INSTRUCTIONS FOR THE TASK:
Report the count of lines below in which the string "clears" occurs; include nothing else.

RECORDS PROVIDED:

──────────────────────────────

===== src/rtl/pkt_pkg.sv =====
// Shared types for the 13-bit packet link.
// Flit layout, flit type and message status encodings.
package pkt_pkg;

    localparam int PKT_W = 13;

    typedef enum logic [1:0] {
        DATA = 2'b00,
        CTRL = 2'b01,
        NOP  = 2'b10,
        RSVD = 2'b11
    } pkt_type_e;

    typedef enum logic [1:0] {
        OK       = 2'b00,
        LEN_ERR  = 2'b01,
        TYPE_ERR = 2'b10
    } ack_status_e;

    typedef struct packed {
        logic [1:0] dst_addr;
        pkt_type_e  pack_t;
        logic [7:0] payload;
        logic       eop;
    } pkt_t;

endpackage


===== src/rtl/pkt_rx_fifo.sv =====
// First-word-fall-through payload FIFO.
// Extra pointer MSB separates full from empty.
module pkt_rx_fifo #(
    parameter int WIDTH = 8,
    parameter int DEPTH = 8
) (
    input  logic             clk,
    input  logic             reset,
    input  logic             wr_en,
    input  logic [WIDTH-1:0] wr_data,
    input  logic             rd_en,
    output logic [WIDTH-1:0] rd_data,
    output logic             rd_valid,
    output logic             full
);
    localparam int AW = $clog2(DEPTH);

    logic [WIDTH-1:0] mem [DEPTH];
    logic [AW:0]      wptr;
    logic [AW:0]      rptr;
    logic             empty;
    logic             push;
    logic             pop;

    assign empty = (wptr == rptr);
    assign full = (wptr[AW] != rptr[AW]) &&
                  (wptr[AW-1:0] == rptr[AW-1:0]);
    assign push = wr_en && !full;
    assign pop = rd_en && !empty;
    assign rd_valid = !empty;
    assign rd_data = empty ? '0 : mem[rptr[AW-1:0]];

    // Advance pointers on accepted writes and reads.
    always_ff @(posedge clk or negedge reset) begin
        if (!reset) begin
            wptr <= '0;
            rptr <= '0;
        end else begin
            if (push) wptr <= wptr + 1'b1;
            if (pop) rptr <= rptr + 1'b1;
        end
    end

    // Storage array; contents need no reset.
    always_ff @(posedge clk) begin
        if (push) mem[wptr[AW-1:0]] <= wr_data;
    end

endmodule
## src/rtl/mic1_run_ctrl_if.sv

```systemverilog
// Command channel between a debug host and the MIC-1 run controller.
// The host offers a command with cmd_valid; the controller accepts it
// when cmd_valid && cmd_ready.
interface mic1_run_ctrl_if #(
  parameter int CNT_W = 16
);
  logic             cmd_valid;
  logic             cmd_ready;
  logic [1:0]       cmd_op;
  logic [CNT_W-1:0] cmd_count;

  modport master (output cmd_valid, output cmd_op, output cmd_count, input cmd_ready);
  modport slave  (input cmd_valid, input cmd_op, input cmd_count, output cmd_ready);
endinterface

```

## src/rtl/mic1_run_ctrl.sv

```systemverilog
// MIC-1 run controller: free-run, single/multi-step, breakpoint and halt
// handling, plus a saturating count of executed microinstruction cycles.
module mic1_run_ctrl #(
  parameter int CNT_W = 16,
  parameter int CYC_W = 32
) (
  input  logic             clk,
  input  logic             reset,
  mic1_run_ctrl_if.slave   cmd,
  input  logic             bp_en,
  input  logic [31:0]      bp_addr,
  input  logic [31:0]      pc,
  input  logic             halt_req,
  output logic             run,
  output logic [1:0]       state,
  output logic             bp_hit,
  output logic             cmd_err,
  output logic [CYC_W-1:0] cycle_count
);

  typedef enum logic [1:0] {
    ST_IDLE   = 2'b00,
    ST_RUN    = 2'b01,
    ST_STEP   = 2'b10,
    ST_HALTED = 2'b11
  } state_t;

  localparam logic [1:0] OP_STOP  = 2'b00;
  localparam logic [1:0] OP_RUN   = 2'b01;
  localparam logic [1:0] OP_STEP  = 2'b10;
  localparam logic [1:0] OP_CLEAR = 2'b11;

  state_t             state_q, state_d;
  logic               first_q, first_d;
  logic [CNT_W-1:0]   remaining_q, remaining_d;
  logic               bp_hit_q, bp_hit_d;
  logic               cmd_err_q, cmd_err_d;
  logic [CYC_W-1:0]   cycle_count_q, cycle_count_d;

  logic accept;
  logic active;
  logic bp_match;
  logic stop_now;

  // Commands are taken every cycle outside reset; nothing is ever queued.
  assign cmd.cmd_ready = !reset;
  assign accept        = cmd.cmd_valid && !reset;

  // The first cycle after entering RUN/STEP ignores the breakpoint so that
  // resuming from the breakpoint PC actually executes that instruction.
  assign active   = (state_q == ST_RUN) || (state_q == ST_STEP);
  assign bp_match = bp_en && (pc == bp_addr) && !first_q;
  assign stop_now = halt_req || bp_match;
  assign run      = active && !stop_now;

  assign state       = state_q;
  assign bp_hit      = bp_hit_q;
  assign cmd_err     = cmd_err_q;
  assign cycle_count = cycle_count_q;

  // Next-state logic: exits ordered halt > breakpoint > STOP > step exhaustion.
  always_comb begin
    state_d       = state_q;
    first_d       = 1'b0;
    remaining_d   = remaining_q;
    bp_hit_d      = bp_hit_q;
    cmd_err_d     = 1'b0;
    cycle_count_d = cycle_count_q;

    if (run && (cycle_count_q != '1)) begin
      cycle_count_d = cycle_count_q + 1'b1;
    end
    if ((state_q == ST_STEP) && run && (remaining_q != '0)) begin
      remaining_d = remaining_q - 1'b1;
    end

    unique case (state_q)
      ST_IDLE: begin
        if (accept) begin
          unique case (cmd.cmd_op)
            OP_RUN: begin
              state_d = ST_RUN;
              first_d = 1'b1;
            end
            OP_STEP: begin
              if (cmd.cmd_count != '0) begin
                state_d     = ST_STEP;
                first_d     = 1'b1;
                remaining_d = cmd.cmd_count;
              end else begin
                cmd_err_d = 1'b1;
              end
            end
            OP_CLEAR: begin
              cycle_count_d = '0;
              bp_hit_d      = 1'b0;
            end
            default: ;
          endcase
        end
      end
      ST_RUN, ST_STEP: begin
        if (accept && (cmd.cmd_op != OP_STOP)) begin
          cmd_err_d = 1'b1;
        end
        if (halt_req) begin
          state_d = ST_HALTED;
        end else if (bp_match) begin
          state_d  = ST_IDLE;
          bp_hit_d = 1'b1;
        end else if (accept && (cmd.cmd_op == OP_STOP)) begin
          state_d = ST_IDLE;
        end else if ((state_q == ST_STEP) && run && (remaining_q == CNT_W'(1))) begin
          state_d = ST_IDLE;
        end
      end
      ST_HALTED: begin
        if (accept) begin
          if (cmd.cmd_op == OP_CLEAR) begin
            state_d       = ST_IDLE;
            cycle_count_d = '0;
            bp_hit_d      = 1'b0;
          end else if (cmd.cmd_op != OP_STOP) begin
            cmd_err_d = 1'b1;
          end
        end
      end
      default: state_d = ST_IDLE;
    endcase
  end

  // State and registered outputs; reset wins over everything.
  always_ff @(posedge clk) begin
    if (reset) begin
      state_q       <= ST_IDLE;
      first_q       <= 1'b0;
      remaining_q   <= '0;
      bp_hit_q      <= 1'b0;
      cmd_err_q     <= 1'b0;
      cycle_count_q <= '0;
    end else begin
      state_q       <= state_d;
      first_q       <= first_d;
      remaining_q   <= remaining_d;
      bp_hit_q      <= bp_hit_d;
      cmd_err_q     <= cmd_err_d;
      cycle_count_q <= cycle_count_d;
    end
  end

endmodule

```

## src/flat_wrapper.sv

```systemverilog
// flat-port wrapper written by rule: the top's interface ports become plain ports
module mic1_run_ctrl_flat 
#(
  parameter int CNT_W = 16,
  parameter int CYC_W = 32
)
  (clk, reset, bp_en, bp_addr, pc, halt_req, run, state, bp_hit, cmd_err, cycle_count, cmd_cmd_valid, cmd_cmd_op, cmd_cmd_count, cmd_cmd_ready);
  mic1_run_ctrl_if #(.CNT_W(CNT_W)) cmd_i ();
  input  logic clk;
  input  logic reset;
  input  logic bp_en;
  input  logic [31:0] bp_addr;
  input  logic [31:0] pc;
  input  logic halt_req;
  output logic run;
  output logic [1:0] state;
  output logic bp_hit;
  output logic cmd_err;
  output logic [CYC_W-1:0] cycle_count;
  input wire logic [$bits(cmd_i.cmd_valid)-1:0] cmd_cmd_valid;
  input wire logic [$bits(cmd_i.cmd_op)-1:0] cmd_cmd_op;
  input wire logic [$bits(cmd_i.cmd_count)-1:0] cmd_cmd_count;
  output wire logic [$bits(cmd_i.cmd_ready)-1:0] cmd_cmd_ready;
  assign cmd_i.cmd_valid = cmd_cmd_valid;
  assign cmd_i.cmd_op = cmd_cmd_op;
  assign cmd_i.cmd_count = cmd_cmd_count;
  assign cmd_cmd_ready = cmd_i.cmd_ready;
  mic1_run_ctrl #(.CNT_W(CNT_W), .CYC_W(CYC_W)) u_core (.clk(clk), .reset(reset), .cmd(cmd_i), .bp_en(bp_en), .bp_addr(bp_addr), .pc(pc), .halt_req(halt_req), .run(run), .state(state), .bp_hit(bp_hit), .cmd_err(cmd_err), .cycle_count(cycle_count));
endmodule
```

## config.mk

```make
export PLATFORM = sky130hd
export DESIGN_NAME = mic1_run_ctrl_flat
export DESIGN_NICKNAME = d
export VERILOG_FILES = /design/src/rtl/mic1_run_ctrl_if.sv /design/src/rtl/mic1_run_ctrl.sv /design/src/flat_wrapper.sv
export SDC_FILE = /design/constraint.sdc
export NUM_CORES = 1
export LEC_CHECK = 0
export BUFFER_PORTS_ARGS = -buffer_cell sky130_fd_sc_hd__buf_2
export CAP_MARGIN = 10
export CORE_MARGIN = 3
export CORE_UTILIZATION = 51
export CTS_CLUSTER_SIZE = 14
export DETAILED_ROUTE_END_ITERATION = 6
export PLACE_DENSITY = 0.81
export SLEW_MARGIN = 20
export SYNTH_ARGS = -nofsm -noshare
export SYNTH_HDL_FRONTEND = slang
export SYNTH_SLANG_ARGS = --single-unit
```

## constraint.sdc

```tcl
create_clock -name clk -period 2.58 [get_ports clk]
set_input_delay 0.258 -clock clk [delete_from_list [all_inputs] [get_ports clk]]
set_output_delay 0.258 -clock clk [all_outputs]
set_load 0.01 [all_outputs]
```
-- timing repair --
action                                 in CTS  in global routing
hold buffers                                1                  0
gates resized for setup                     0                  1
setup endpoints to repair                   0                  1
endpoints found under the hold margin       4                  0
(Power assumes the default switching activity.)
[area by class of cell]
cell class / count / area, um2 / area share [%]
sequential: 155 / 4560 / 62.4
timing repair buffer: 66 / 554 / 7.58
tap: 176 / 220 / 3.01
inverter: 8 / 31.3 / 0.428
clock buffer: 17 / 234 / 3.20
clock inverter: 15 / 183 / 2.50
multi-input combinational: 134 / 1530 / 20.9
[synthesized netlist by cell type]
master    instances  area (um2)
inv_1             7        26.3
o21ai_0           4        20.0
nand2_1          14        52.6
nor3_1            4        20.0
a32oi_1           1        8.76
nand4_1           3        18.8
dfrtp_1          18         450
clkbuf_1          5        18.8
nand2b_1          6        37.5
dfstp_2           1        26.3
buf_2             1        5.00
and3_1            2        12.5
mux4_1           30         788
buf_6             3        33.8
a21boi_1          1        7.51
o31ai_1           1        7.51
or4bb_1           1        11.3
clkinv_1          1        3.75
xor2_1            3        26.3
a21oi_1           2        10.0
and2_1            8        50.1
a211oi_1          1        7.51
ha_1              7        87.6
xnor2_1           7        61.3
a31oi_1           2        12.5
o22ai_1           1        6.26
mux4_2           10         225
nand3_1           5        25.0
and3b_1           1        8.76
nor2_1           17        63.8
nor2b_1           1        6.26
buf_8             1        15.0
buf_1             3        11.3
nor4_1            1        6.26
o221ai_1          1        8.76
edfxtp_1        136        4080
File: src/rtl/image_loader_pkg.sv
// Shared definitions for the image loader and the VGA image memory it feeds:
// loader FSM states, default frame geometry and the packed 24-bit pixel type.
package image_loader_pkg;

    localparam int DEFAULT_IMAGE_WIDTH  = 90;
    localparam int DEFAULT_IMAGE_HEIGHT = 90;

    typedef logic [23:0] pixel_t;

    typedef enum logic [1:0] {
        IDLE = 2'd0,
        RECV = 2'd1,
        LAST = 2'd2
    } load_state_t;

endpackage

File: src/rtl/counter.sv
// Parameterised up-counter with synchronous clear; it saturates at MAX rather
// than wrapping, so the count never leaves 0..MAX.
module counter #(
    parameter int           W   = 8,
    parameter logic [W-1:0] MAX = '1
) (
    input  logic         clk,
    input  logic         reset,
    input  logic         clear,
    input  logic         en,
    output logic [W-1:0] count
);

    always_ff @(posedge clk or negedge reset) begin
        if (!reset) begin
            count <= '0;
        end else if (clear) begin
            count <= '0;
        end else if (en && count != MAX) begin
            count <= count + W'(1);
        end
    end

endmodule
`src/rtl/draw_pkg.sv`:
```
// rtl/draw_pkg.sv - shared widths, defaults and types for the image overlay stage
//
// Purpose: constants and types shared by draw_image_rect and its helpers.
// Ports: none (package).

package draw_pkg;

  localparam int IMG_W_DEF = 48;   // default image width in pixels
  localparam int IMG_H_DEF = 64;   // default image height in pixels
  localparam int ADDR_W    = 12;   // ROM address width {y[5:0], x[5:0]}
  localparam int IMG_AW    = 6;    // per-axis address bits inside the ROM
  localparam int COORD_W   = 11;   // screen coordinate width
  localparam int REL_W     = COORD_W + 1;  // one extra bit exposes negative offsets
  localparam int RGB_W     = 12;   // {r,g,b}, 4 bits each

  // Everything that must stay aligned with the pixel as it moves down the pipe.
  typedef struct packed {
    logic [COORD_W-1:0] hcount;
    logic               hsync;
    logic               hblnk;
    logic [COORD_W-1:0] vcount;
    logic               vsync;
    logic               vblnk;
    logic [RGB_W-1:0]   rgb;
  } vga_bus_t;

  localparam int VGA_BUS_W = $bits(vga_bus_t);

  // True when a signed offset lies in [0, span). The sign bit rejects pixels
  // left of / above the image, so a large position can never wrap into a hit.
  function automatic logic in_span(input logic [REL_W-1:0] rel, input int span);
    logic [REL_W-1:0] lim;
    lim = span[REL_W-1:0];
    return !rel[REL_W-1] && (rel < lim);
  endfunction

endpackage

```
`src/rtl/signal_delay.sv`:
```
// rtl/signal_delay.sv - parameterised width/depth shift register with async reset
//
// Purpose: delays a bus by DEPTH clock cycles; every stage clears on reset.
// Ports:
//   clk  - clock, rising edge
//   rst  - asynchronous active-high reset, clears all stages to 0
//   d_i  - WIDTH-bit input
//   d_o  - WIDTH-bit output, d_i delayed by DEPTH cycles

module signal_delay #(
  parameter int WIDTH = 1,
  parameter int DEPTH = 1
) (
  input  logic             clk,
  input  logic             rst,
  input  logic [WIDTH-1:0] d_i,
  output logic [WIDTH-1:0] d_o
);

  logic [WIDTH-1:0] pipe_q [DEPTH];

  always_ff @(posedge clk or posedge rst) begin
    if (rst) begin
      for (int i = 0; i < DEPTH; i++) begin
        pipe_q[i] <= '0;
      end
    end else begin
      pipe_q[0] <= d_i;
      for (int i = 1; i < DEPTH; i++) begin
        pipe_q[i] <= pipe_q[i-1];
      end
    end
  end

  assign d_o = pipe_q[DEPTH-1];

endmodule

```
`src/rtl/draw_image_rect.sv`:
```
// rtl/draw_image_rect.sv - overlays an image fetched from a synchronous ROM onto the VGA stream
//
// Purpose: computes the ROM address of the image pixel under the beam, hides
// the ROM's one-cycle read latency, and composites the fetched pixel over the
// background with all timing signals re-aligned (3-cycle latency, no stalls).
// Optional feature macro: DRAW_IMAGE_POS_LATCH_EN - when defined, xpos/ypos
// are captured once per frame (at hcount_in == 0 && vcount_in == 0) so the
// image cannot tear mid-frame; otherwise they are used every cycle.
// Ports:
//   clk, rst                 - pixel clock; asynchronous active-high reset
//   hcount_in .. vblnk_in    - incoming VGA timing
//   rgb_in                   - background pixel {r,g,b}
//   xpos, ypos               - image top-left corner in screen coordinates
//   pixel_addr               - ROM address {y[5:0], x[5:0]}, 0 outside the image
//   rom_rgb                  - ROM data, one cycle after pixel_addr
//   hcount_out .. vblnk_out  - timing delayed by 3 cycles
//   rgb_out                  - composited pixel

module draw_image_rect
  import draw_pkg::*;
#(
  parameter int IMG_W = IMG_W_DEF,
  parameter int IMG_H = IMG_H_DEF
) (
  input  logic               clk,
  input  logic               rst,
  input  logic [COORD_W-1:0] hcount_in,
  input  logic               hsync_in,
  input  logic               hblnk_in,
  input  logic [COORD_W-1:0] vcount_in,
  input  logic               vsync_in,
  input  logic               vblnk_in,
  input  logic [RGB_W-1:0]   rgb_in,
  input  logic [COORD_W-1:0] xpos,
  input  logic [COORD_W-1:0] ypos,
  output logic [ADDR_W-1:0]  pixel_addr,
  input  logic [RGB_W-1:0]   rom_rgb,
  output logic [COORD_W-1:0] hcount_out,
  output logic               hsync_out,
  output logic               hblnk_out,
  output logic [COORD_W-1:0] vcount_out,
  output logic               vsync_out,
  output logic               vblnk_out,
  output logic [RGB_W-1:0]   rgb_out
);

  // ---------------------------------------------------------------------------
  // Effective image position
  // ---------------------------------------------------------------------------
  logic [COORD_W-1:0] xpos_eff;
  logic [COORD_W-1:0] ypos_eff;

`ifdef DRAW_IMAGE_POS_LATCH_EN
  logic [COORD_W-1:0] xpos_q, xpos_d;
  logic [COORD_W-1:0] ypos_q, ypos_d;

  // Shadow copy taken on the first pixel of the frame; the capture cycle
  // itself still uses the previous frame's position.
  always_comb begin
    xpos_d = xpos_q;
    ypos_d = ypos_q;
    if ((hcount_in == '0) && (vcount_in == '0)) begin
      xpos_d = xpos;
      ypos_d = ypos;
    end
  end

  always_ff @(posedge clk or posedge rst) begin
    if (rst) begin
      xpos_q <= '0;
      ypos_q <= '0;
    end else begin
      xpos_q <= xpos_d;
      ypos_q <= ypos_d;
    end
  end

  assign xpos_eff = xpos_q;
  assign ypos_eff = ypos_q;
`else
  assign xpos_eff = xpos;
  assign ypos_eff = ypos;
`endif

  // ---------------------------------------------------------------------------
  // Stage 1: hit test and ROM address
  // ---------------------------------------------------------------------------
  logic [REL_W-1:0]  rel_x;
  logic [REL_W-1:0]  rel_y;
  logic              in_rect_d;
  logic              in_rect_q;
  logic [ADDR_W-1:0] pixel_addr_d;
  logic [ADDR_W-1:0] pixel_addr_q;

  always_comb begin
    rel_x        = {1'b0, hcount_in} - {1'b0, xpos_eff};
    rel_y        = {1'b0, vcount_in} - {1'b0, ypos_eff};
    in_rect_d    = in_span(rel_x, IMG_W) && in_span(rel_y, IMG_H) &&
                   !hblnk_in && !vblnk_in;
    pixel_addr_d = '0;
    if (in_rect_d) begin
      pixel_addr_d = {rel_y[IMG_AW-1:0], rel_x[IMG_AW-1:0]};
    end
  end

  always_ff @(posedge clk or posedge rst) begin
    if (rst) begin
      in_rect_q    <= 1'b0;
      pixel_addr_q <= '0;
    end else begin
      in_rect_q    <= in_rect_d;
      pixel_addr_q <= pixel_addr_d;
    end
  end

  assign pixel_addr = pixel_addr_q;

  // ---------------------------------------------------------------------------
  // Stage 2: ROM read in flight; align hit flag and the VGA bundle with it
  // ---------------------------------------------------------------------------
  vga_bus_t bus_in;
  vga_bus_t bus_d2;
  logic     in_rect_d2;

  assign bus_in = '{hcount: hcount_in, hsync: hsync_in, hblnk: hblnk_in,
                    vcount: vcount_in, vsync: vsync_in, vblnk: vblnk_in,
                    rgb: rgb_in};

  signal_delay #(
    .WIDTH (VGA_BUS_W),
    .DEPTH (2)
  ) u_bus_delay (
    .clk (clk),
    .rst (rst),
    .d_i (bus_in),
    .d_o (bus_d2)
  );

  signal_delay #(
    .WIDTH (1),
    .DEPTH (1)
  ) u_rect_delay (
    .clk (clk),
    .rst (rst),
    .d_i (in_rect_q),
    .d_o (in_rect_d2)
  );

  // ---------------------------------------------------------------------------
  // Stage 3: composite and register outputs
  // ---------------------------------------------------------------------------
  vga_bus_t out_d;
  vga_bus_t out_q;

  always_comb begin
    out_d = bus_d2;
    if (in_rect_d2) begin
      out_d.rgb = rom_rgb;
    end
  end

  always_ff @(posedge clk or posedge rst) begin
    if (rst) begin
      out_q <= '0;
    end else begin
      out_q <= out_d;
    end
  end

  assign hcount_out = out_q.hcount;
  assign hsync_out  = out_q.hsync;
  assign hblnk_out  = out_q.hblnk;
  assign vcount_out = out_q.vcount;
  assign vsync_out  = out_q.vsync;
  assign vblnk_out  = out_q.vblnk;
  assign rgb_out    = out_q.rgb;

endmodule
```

──────────────────────────────

SOLUTION TO THIS PROBLEM:
2